Höhepunkt ist der Festumzug am Sonntag ab 14 Uhr. Er führt unter anderem über die Sorgauer Straße ins Mühlenviertel. Mehr als 100 Teilnehmer bringen sich ein. Die Festwagen werden gezogen, denn es handelt sich um Handwagen. Mit ihnen wird etwa die Historie dargestellt. Laut Ilona Ranft, Vorsitzende des Heimat- und Mühlenvereins, gab es einst im Ort drei Ölmühlen. Nur eine ist erhalten, sie geht auf das Jahr 1783 zurück und ist somit bereits 235 Jahre alt. Die Mühle beherbergt längst ein Museum. Beim Festumzug zeigen die Teilnehmer auch die Verarbeitung des Flachses. Dafür wurden die Pflanzen vor einigen Wochen eigens in Forchheim aus dem Boden gezogen. "Mit der gesamten Wurzel", wie Ilona Ranft betont. "Schließlich wurden die Pflanzen früher komplett verwendet", erklärt sie. "Die Fasern reichen bis in die Wurzeln." Zudem wird unter anderem die Herstellung des Öls aus den Samen veranschaulicht.

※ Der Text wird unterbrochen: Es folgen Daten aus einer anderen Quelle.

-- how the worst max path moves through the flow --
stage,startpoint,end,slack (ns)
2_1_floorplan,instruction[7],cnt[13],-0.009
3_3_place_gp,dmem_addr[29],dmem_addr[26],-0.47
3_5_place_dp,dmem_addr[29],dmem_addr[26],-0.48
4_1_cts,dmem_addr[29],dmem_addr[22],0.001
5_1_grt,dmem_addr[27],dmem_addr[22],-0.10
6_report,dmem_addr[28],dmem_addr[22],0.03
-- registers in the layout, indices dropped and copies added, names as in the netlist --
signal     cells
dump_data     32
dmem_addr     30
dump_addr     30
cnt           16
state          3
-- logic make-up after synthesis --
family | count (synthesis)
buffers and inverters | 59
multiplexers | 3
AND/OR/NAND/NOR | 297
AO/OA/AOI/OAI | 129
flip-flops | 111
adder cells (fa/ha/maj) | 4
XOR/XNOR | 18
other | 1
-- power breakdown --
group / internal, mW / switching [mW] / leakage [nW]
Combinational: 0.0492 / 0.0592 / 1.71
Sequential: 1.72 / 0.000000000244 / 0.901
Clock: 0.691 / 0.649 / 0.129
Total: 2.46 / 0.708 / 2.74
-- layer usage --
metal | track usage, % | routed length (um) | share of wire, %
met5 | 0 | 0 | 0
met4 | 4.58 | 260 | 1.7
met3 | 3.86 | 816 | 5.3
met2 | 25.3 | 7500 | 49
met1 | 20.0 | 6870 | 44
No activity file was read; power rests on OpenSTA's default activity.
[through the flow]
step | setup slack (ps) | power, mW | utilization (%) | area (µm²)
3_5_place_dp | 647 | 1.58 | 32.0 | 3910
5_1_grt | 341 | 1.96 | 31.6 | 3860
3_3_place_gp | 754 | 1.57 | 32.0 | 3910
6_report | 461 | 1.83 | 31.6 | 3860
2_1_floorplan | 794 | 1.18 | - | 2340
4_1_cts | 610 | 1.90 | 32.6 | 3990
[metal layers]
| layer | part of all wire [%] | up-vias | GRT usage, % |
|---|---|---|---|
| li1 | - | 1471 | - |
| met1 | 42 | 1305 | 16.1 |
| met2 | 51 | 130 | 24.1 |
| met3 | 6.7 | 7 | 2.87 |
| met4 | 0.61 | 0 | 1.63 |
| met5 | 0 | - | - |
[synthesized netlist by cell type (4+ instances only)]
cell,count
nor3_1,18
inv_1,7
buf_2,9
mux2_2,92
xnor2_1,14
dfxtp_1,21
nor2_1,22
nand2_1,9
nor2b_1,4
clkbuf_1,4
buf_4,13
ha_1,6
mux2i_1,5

Weiterer Höhepunkt: Im Kleinerzgebirge Oederan wird künftig ein drittes Pockauer Modell zu sehen sein - das Ölmüllerhaus, in dem der Ölmüller lebte. Es wird zur Eröffnung am Samstag ab 10 Uhr präsentiert und eingeweiht. Im Kleinerzgebirge gibt es bereits Modelle der Ölmühle sowie der Amtsfischerei.

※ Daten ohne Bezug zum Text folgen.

File: src/rtl/wb_cp0_regfile.sv
// CP0 register file for the writeback stage: Status/Cause/EPC/Count/Compare,
// exception and eret redirect, and interrupt-pending generation.
module wb_cp0_regfile #(
   parameter logic [31:0] EX_ENTRY = 32'hBFC0_0380
) (
   input  logic        clk,
   input  logic        resetn,
   input  logic        cp0_we,
   input  logic [4:0]  cp0_rdc,
   input  logic [31:0] cp0_data,
   input  logic        ex_wb,
   input  logic        eret_flush,
   input  logic        branch_delay_wb,
   input  logic [31:0] pc,
   input  logic [4:0]  ex_code,
   input  logic [5:0]  ext_int,
   output logic [31:0] cp0_rdata,
   output logic [31:0] epc_out,
   output logic        flush,
   output logic [31:0] flush_pc,
   output logic        int_pending,
   output logic        status_exl
);

   logic        tick_q,    tick_d;
   logic [31:0] count_q,   count_d;
   logic [31:0] compare_q, compare_d;
   logic        ti_q,      ti_d;
   logic [5:0]  iphw_q,    iphw_d;
   logic [1:0]  ipsw_q,    ipsw_d;
   logic        bd_q,      bd_d;
   logic [4:0]  exccode_q, exccode_d;
   logic [31:0] epc_q,     epc_d;
   logic [7:0]  im_q,      im_d;
   logic        exl_q,     exl_d;
   logic        ie_q,      ie_d;

   logic        wr;
   logic [31:0] status_rd;
   logic [31:0] cause_rd;

   assign flush    = ex_wb | eret_flush;
   assign flush_pc = ex_wb ? EX_ENTRY : epc_q;
   assign wr       = cp0_we & ~flush;

   assign status_rd = {9'b0, 1'b1, 6'b0, im_q, 6'b0, exl_q, ie_q};
   assign cause_rd  = {bd_q, ti_q, 14'b0, iphw_q, ipsw_q, 1'b0, exccode_q, 2'b0};

   assign epc_out     = epc_q;
   assign status_exl  = exl_q;
   assign int_pending = (|({iphw_q, ipsw_q} & im_q)) & ie_q & ~exl_q;

   always_comb begin
      cp0_rdata = '0;
      case (cp0_rdc)
         5'd9:    cp0_rdata = count_q;
         5'd11:   cp0_rdata = compare_q;
         5'd12:   cp0_rdata = status_rd;
         5'd13:   cp0_rdata = cause_rd;
         5'd14:   cp0_rdata = epc_q;
         default: cp0_rdata = '0;
      endcase
   end

   always_comb begin
      tick_d    = ~tick_q;
      count_d   = tick_q ? count_q + 32'd1 : count_q;
      compare_d = compare_q;
      ti_d      = ti_q | (count_q == compare_q);
      iphw_d    = {ext_int[5] | ti_q, ext_int[4:0]};
      ipsw_d    = ipsw_q;
      bd_d      = bd_q;
      exccode_d = exccode_q;
      epc_d     = epc_q;
      im_d      = im_q;
      exl_d     = exl_q;
      ie_d      = ie_q;

      // Count/Compare writes live outside the flush priority chain below,
      // but still rely on wr, which is already gated by flush.
      if (wr && cp0_rdc == 5'd9)
         count_d = cp0_data;
      if (wr && cp0_rdc == 5'd11) begin
         compare_d = cp0_data;
         ti_d      = 1'b0;
      end

      if (ex_wb) begin
         exl_d     = 1'b1;
         exccode_d = ex_code;
         if (!exl_q) begin
            epc_d = branch_delay_wb ? pc - 32'd4 : pc;
            bd_d  = branch_delay_wb;
         end
      end else if (eret_flush) begin
         exl_d = 1'b0;
      end else if (wr) begin
         case (cp0_rdc)
            5'd12: begin
               im_d  = cp0_data[15:8];
               exl_d = cp0_data[1];
               ie_d  = cp0_data[0];
            end
            5'd13:   ipsw_d = cp0_data[9:8];
            5'd14:   epc_d  = cp0_data;
            default: ;
         endcase
      end
   end

   always_ff @(posedge clk) begin
      if (!resetn) begin
         tick_q    <= 1'b0;
         count_q   <= '0;
         compare_q <= '0;
         ti_q      <= 1'b0;
         iphw_q    <= '0;
         ipsw_q    <= '0;
         bd_q      <= 1'b0;
         exccode_q <= '0;
         epc_q     <= '0;
         im_q      <= '0;
         exl_q     <= 1'b0;
         ie_q      <= 1'b0;
      end else begin
         tick_q    <= tick_d;
         count_q   <= count_d;
         compare_q <= compare_d;
         ti_q      <= ti_d;
         iphw_q    <= iphw_d;
         ipsw_q    <= ipsw_d;
         bd_q      <= bd_d;
         exccode_q <= exccode_d;
         epc_q     <= epc_d;
         im_q      <= im_d;
         exl_q     <= exl_d;
         ie_q      <= ie_d;
      end
   end

endmodule

File: config.mk
export PLATFORM = sky130hd
export DESIGN_NAME = wb_cp0_regfile
export DESIGN_NICKNAME = d
export VERILOG_FILES = /design/src/rtl/wb_cp0_regfile.sv
export SDC_FILE = /design/constraint.sdc
export NUM_CORES = 1
export LEC_CHECK = 0
export ABC_CLOCK_PERIOD_IN_PS = 2500
export CAP_MARGIN = 5
export CORE_MARGIN = 2
export CORE_UTILIZATION = 40
export CTS_BUF_LIST = sky130_fd_sc_hd__clkbuf_2
export CTS_CLUSTER_SIZE = 12
export DETAILED_ROUTE_END_ITERATION = 6
export PLACE_DENSITY = 0.69
export SYNTH_ARGS = -nofsm -noshare
export SYNTH_HDL_FRONTEND = slang
export SYNTH_SLANG_ARGS = --single-unit
File: constraint.sdc
create_clock -name clk -period 2.5 [get_ports clk]
set_input_delay 0.5 -clock clk [delete_from_list [all_inputs] [get_ports clk]]
set_output_delay 0.5 -clock clk [all_outputs]
set_load 0.005 [all_outputs]
==> results.toml, run 1 <==
[worst_setup_path]
r2r_cells = 5
endpoint_kind = "output port"
crit_type = "reg -> out"
critPathLaunch = "epc_out[16]$_SDFFE_PN0P_"
startpoint_type = "flop"
r2r_end = "count_q[30]$_SDFFE_PN0P_"
critPathRequiredTime_ns = 2.00
crit_path_end = "flush_pc[16]"
cp_max_fo = 4
r2r_start = "count_q[6]$_SDFFE_PN0P_"
r2r_slack_ns = 0.34
crit_arrival_ns = 1.93

[logic_synthesis]
synth-simple-area-share_pct = 25.46
synth_top_family_by_area = "simple AND/OR/NAND/NOR gates"
yosys.area_share.adder_pct = 0.3404
synthesis.nets = 1019
synth-seq-area-share_pct = 33.22
ys.flop_type = "dfxtp_1"
ys_async_sr_fraction_pct = 0
synthXorXnorAreaFrac_pct = 9.769
yosys_warnings = 0
synth_compound_area_share_pct = 19.88
avgSynthCellArea_um2 = 7.897
synthMuxAreaShare_pct = 6.705
netlist_instances = 931
synth_area_um2 = 7352
synth_seq_cells = 122
ys_types = 55
synth-edff-count = 0

[pwr]
p_switching_mw = 1.324
combPwrFrac_pct = 19.0
p_clk_share_pct = 31.6
intPower_mw = 2.930
leakage_nw = 3.796
switching_share_pct = 31.12
p_per_area_nw_per_um2 = 414.1
ir_worst_vdd_mv = 0.2062
totalPowerFinal_mw = 4.254
p_seq_share_pct = 49.4

[clocking]
clock-sinks = 122
clkSlewWorstSetupHoldPaths_ns = 0.20
cts_buffers = 17
clockBufferDepth = 2
clock-root-buffer = "clkbuf_2"
ctsHoldBuffers = 0
h-tree-depth = 4
insertion_delay_ns = 0.72
cts_tree = "done"

[die]
dieArea_um2 = 19480
fp-row-count = 49
die_h_um = 139.6
die_width_um = 139.6
pin_count = 185
start_util_pct = 40.79
core_region_area_um2 = 18020

[place]
pre_cts_slack_ns = -0.5009
hpwl_um = 21100
portBuffers = 184
dp_cells = 1350
placed_area_um2 = 9864
gp_congestion = 0.9161

[sta]
whs_ns = 0.3358
post-route-period-util_pct = 97.24
hold_viol = 0
max_freq_mhz = 411.4
rsz0062_at_grt = "no"
finClkSkew_ns = 0.02091
tightest_slew_ns = 0.5372
slew-limit-headroom_pct = 63.86
timing.final.ws_setup_ns = 0.06901
fin_crit_ns = 2.431
tns_ns = 0
setup-violations-final = 0
slew_viol_final = 0

[global_route]
antenna_found_initial = 1
grt_pass1_wl_um = 41860
track_usage_pct = 27.59
grt_remaining_overflow = 0
grt_max_degree = 66
grt_pass1_vias = 7311

[route]
wirelength_um = 27530
num_vias = 7912
drt-pass1-iter-count = 5
drtIter0Drc = 799
drc = 0
vias_per_cell = 5.655
ant_nets = 0
wl_per_cell_um = 19.68

[status]
status = "completed"

[flow_run]
drv_cap = 0

[finish]
syn2layout_area_growth_pct = 39.72
nFillCells = 1719
fin_area_um2 = 10270
drive_gt1_share_pct = 17.37
fin_cells = 1399
nets = 1244
post-route-util_pct = 56.99

[min_path]
hold_class = "in -> reg"
## cells in the final DEF (no fill, tap or decap), types with 28 or more instances in the layout
cell type          n
clkdlybuf4s50_1  145
nand2_1          115
dfxtp_1          109
buf_4             81
a21oi_1           73
nor2_1            67
xnor2_1           62
mux2i_1           45
o21ai_0           41
a22o_1            36
nand3_1           28
## cells in the mapped netlist, types with 10 or more instances
master	number	area share, %
nor2b_1	24	2.0
nand3_1	28	1.9
a211oi_1	19	1.9
or2_2	15	1.3
xnor2_1	62	7.4
clkbuf_1	59	3.0
nor3_1	18	1.2
nand4_1	25	2.1
xor2_1	20	2.4
mux2i_1	47	6.4
o21ai_0	43	2.9
a21oi_1	73	5.0
nor2_1	68	3.5
a22o_1	36	4.3
a31oi_1	10	0.85
dfxtp_1	122	33
nand2_1	116	5.9
nor4_1	17	1.4
## registers in the layout, summed over array words and instances (netlist names)
register and count:
status_exl 1, bd_q 1, iphw_q 6, count_q 32, ti_q 1, ipsw_q 2
exccode_q 5, ie_q 1, tick_q 1, epc_out 32, compare_q 32, im_q 8
## final cells by class
type                            instances  area (um2)  area share (%)
Antenna cell                            1       2.502         0.02436
Clock buffer                           17       85.08          0.8283
Clock inverter                         15       167.7           1.632
Inverter                                7       26.28          0.2558
Multi-Input combinational cell        728        4673           45.49
Sequential cell                       122        2459           23.93
Tap cell                              229       286.5           2.789
Timing Repair Buffer                  280        2572           25.04
## worst max-delay path, stage by stage (launching register included)
cell             delay [ns]
dfxtp_1                0.52
nor2b_1                0.18
clkdlybuf4s50_1        0.51
## worst min path at each step
stage | startpoint | endpoint | slack (ns) | depth (start not counted)
after floorplan | bd_q$_SDFFE_PN0P_ | bd_q$_SDFFE_PN0P_ | 0.44 | 2
after global placement | bd_q$_SDFFE_PN0P_ | bd_q$_SDFFE_PN0P_ | 0.45 | 2
after detailed placement | bd_q$_SDFFE_PN0P_ | bd_q$_SDFFE_PN0P_ | 0.46 | 2
after CTS | ext_int[0] | iphw_q[0]$_SDFF_PN0_ | 0.28 | 2
after global routing | ext_int[0] | iphw_q[0]$_SDFF_PN0_ | 0.31 | 2
final | ext_int[0] | iphw_q[0]$_SDFF_PN0_ | 0.34 | 2
## power by group through the flow
stage | clock, mW | combinational [mW] | sequential, mW
6_report | 1.34 | 0.810 | 2.10
5_1_grt | 1.42 | 0.865 | 2.11
4_1_cts | 1.35 | 0.800 | 2.10
3_5_place_dp | 0 | 0.789 | 2.13
3_3_place_gp | 0 | 0.783 | 2.13
2_1_floorplan | 0 | 0.309 | 2.10
## per-layer routing
layer / vias up / wire length (um) / GRT usage [%]
met5: - / 0 / 0
met4: 0 / 704 / 9.263
met3: 47 / 2162 / 3.923
met2: 346 / 12620 / 43.27
met1: 3716 / 12040 / 39.07
li1: 3803 / - / -
## repair_timing
| action | in CTS | in global routing |
|---|---|---|
| endpoints found under the setup margin | 34 | 32 |
| pin swaps | 14 | 12 |
| gates cloned | 3 | 0 |
| gates resized for setup | 90 | 40 |
| setup buffers | 10 | 3 |
## cell families (layout without fill, tap and decap cells)
logic type	Yosys count	in the layout
AOI/OAI and AO/OA	226	226
and+or+nand+nor	369	369
adders and majority gates	2	2
xor gates and xnor gates	82	82
other	0	1
buffers and inverters	81	319
DFF	122	122
muxes	49	49
No activity file was read; power rests on OpenSTA's default activity.
==> run 2: changes to the inputs <==
Settings changed: MAX_ROUTING_LAYER from default to met4, SKIP_CTS_REPAIR_TIMING from default to 1.
==> run 2 against run 1 <==
Net effect: first-iteration DRC count is 4.3% lower; maximum frequency decreased by 2.0%; sequential share of layout area fell by 0.49 points; clock power shrank 9%; final cell count rose by 0.50%; die area stayed put; core utilization increased by 1.0 points; wire length is 1.7% higher; final area grew 1.8%; count of clock-buffer cells in the layout unchanged; register-to-register slack gained 0.03 ns; combinational power grew 2%.
==> results.toml, run 2 (same netlist as run 1, synthesis figures left out) <==
[finish]
nets = 1251
drive_gt1_share_pct = 15.73
mostFrequentLayoutCell = "clkdlybuf4s50_1"
final_cell_mix = "clkdlybuf4s50_1 (145), nand2_1 (115), dfxtp_1 (114), buf_4 (84), a21oi_1 (73)"
post-route-util_pct = 58.04
nFillCells = 1664
syn2layout_area_growth_pct = 42.29

[clocking]
cts_tree = "done"
clkSlewWorstSetupHoldPaths_ns = 0.18
insertion_delay_ns = 0.72
cts_buffers = 17
clock-sinks = 122
h-tree-depth = 4
clockBufferDepth = 2
clock-root-buffer = "clkbuf_2"

[route]
drc = 0
vias_per_cell = 5.680
drt-pass1-iter-count = 6
wirelength_um = 28000
drtIter0Drc = 765
num_vias = 7986
ant_nets = 0
wl_per_cell_um = 19.92

[pwr]
ir_worst_vdd_mv = 0.2988
leakage_nw = 4.332
p_per_area_nw_per_um2 = 396.1

[sta]
whs_ns = 0.3463
hold_viol = 0
timing.final.ws_setup_ns = 0.01860
rsz0062_at_grt = "yes"
setup-violations-final = 0
tightest_slew_ns = 0.5938
slew-limit-headroom_pct = 60.05
slew_viol_final = 0
max_freq_mhz = 403.0
post-route-period-util_pct = 99.26
finClkSkew_ns = 0.02183
fin_crit_ns = 2.481
tns_ns = 0

[global_route]
grt_remaining_overflow = 0
track_usage_pct = 27.99
grt_pass1_wl_um = 41210
antenna_found_initial = 1
grt_max_degree = 66
grt_pass1_vias = 7231

[place]
pre_cts_slack_ns = -0.4856
gp_congestion = 0.9427
hpwl_um = 21000
portBuffers = 184

[worst_setup_path]
startpoint_type = "input port"
crit_type = "in -> out"
cp_max_fo = 6
critPathRequiredTime_ns = 2.00
crit_arrival_ns = 1.98
endpoint_kind = "output port"

[die]
core_region_area_um2 = 18020
dieArea_um2 = 19480
pin_count = 185
die_h_um = 139.6
start_util_pct = 40.79
die_width_um = 139.6
fp-row-count = 49

[status]
status = "completed"

[min_path]
hold_class = "in -> reg"

[flow_run]
drv_cap = 0
## run 2: layout make-up
cell class	instances	area (um2)	share of cell area [%]
multi-input combinational	728	4636	44.31
timing repair buffer	287	2839	27.14
sequential	122	2452	23.44
tap	229	286.5	2.739
clock inverter	15	133.9	1.280
clock buffer	17	85.08	0.8133
inverter	7	26.28	0.2512
antenna	1	2.502	0.02392
## run 2: critical path: stages
cell,delay [ns]
dlymetal6s2s_1,0.14
buf_4,0.15
nor4bb_4,0.35
buf_4,0.20
clkbuf_16,0.13
buf_8,0.11
a22o_1,0.13
a22oi_1,0.06
nand2_1,0.08
clkbuf_2,0.11
## run 2: final timing paths
path / start / end / slack, ns / cells after the start
hold reg to reg: bd_q$_SDFFE_PN0P_ / bd_q$_SDFFE_PN0P_ / 0.48 / 2
hold / removal: ext_int[3] / iphw_q[3]$_SDFF_PN0_ / 0.35 / 2
setup reg to reg: count_q[6]$_SDFFE_PN0P_ / count_q[30]$_SDFFE_PN0P_ / 0.37 / 5
setup / recovery: cp0_rdc[0] / cp0_rdata[2] / 0.02 / 10
## run 2: metal layers
metal  global-route usage, %  vias to the layer above  wire length, um
li1                        -                     3818                -
met1                   38.99                     3782            12390
met2                   42.21                      342            12990
met3                   3.923                       44             1938
met4                   8.684                        0              686
met5                       -                        -                0
## run 2: stage by stage
step / power [mW] / instances / instance area (um2)
global route: 4.314 / 1406 / 10460
CTS: 4.121 / 1379 / 10070
floorplan: 2.407 / 931 / 7352
finish: 4.144 / 1406 / 10460
detailed placement: 2.922 / 1347 / 9854
global placement: 2.916 / 1347 / 9854
## run 2: report_power, final
| group | internal, mW | total [mW] | switching (mW) | leakage, nW |
|---|---|---|---|---|
| combinational | 0.456 | 0.827 | 0.372 | 3.20 |
| sequential | 2.01 | 2.10 | 0.0861 | 0.996 |
| clock | 0.438 | 1.22 | 0.782 | 0.134 |
| total | 2.90 | 4.14 | 1.24 | 4.33 |
==> run 3: changes to the inputs <==
Settings changed: MAX_ROUTING_LAYER met4 to default, SETUP_SLACK_MARGIN from default to 0.15.
==> run 3 against run 2 <==
Net effect: clock power increased by 11%; register-to-register slack got worse by 0.03 ns; maximum frequency increased by 2.2%; final cell count increased by 1.6%; largest power group unchanged; critical endpoint is now cp0_rdata[30]; combinational power increased by 6.0%; first-iteration DRC count increased by 9.7%.
==> results.toml, run 3 (same netlist as run 1, synthesis figures left out) <==
[route]
wirelength_um = 28270
ant_nets = 0
vias_per_cell = 5.655
drtIter0Drc = 839
wl_per_cell_um = 19.80
drt-pass1-iter-count = 5
num_vias = 8075
drc = 0

[worst_setup_path]
path_cells = "buf_6, buf_6, nor4bb_4, buf_2, buf_6, buf_6, a22o_1, a22oi_2, nand2_1, clkbuf_2"
crit_arrival_ns = 1.93
critPathRequiredTime_ns = 2.00
startpoint_type = "input port"
crit_path_max_incr_delay_ns = 0.40
crit_top_cell = "buf_6"
r2r_slack_ns = 0.34
endpoint_kind = "output port"
cp_max_fo = 5
cp_slowest_cell = "nor4bb_4"
crit_type = "in -> out"

[finish]
final_cell_mix = "clkdlybuf4s50_1 (126), nand2_1 (116), buf_4 (105), a21oi_1 (73), dfxtp_1 (73)"
post-route-util_pct = 59.72
fin_cells = 1428
nFillCells = 1620
drive_gt1_share_pct = 22.54
syn2layout_area_growth_pct = 46.41
mostFrequentLayoutCell = "clkdlybuf4s50_1"
nets = 1273
seq_area_um2 = 2566
fin_area_um2 = 10760
multi_input_area_um2 = 4698

[die]
dieArea_um2 = 19480
die_width_um = 139.6
start_util_pct = 40.79
core_region_area_um2 = 18020
fp-row-count = 49
pin_count = 185
die_h_um = 139.6

[place]
placed_area_um2 = 9864
dp_cells = 1350
hpwl_um = 21100
gp_congestion = 0.9161
portBuffers = 184

[clocking]
clkSlewWorstSetupHoldPaths_ns = 0.21
h-tree-depth = 4
cts_buffers = 17
clock-sinks = 122
clock-root-buffer = "clkbuf_2"
insertion_delay_ns = 0.74
cts_tree = "done"
clockBufferDepth = 2

[sta]
max_freq_mhz = 412.1
post-route-period-util_pct = 97.08
setup-violations-final = 0
slew-limit-headroom_pct = 64.06
tightest_slew_ns = 0.5342
slew_viol_final = 0
fin_crit_ns = 2.427
tns_ns = 0
finClkSkew_ns = 0.02441
hold_viol = 0
rsz0062_at_grt = "yes"

[min_path]
hold_class = "in -> reg"

[pwr]
switching_share_pct = 31.15
leakage_nw = 4.524
p_switching_mw = 1.341
p_per_area_nw_per_um2 = 399.9
totalPowerFinal_mw = 4.305
ir_worst_vdd_mv = 0.2048
intPower_mw = 2.964
p_seq_share_pct = 48.4
combPwrFrac_pct = 20.4
p_clk_share_pct = 31.3

[global_route]
grt_pass1_vias = 7251
grt_pass1_wl_um = 41300
grt_remaining_overflow = 0
grt_max_degree = 66
track_usage_pct = 27.15
antenna_found_initial = 1

[flow_run]
drv_cap = 0

[status]
status = "completed"
-- run 3: changes by cell type in the layout (fill, tap and decap cells not counted), moves of 5 or more --
cell             before  now
mux2i_2               0    5
dlymetal6s2s_1       31   41
buf_6                 7   15
dfxtp_4               0   25
mux2i_1              47   40
dfxtp_1             114   73
clkinv_2              7    1
buf_4                84  105
clkdlybuf4s50_1     145  126
dfxtp_2               8   24
-- run 3: final timing paths --
| path | from | end | cells after the start |
|---|---|---|---|
| min | ext_int[0] | iphw_q[0]$_SDFF_PN0_ | 2 |
| min reg2reg | bd_q$_SDFFE_PN0P_ | bd_q$_SDFFE_PN0P_ | 2 |
| max reg2reg | count_q[6]$_SDFFE_PN0P_ | count_q[30]$_SDFFE_PN0P_ | 5 |
| max | cp0_rdc[0] | cp0_rdata[30] | 10 |
-- run 3: worst max-delay path: cells and delay by family --
family / cells / cell delay [ns]
compound gates: 2 / 0.20
simple gates: 2 / 0.47
buf+inv: 6 / 0.75
-- run 3: routing by layer --
layer,share of wire [%],vias to the layer above,track usage [%]
li1,-,3861,-
met1,43,3824,38.20
met2,47,351,42.41
met3,8.1,39,4.439
met4,2.0,0,9.211
met5,0,-,0
-- run 3: metrics by stage --
stage               hold WS, ns  worst slack (ns)
floorplan                0.4366            0.1651
global placement         0.4515           -0.5121
detailed placement       0.4574           -0.5009
CTS                      0.2841           -0.5181
global route             0.2740          0.006578
finish                   0.3231           0.07311
-- run 3: final cells by class --
| cell class | instances | area share, % |
|---|---|---|
| Clock inverter | 15 | 1.558 |
| Multi-Input combinational cell | 728 | 43.65 |
| Timing Repair Buffer | 309 | 27.23 |
| Sequential cell | 122 | 23.84 |
| Tap cell | 229 | 2.662 |
| Antenna cell | 1 | 0.02325 |
| Inverter | 7 | 0.2441 |
| Clock buffer | 17 | 0.7904 |
-- run 3: power groups by stage --
stage / Combinational, mW / Clock (mW) / Sequential, mW
6_report: 0.877 / 1.35 / 2.08
4_1_cts: 0.792 / 1.35 / 2.10
2_1_floorplan: 0.309 / 0 / 2.10
3_5_place_dp: 0.789 / 0 / 2.13
5_1_grt: 0.931 / 1.43 / 2.09
3_3_place_gp: 0.783 / 0 / 2.13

Damit nicht genug: Ein Bühnenprogramm mit Musik ist geplant. Im Mühlenviertel kann historisches Handwerk ausprobiert werden. Es gibt in Leinöl gebackene Latschen, also Kartoffelpuffer. Im Schlagbauergut wird Brot gebacken.

Der Eintritt kostet für Erwachsene 5 Euro. Kinder bis 14 Jahren dürfen kostenlos dabei sein.


Auf der Bühne geht es musikalisch zu

Samstag, 10 Uhr: Eröffnung des Leinölfestes mit der Pockauer Kantorei auf der Bühne. Anschließend zeigen die Kinder der Pockauer Grundschule, der Kindertagesstätte, des Pockauer Carneval Clubs (PCC) und des Turnvereins Pockau ihr Können.

Ab 13 Uhr: Der Männergesangverein

1861 Reifland tritt auf der Bühne auf. Zudem sind die Flöhataler Jagdhornbläser, De Pascher, De Haamitleit und De Ranzn zu hören. Am Nachmittag gibt es Straßenmusik von

Hans Spielmann & Gespielin sowie von Akustik leis.

Ab 18.30 Uhr: Musik von Caprice

am Erzgebirgshotel Bergschlößchen.

Ab 20 Uhr stehen Team Azur und Four2Late auf der Bühne. Es gibt einen Show-Tanz des PCC.

Sonntag, ab 9.30 Uhr: Auf der Bühne findet ein Festgottesdienst statt und ab 11 Uhr ein Musikalischer Frühschoppen mit dem Blasmusikverein

Flöhatal.

14 Uhr: Start des Festumzuges, anschließend treten auf der Bühne die Musikband Erzgebilly und die VHS-Klampfer aus Olbernhau auf.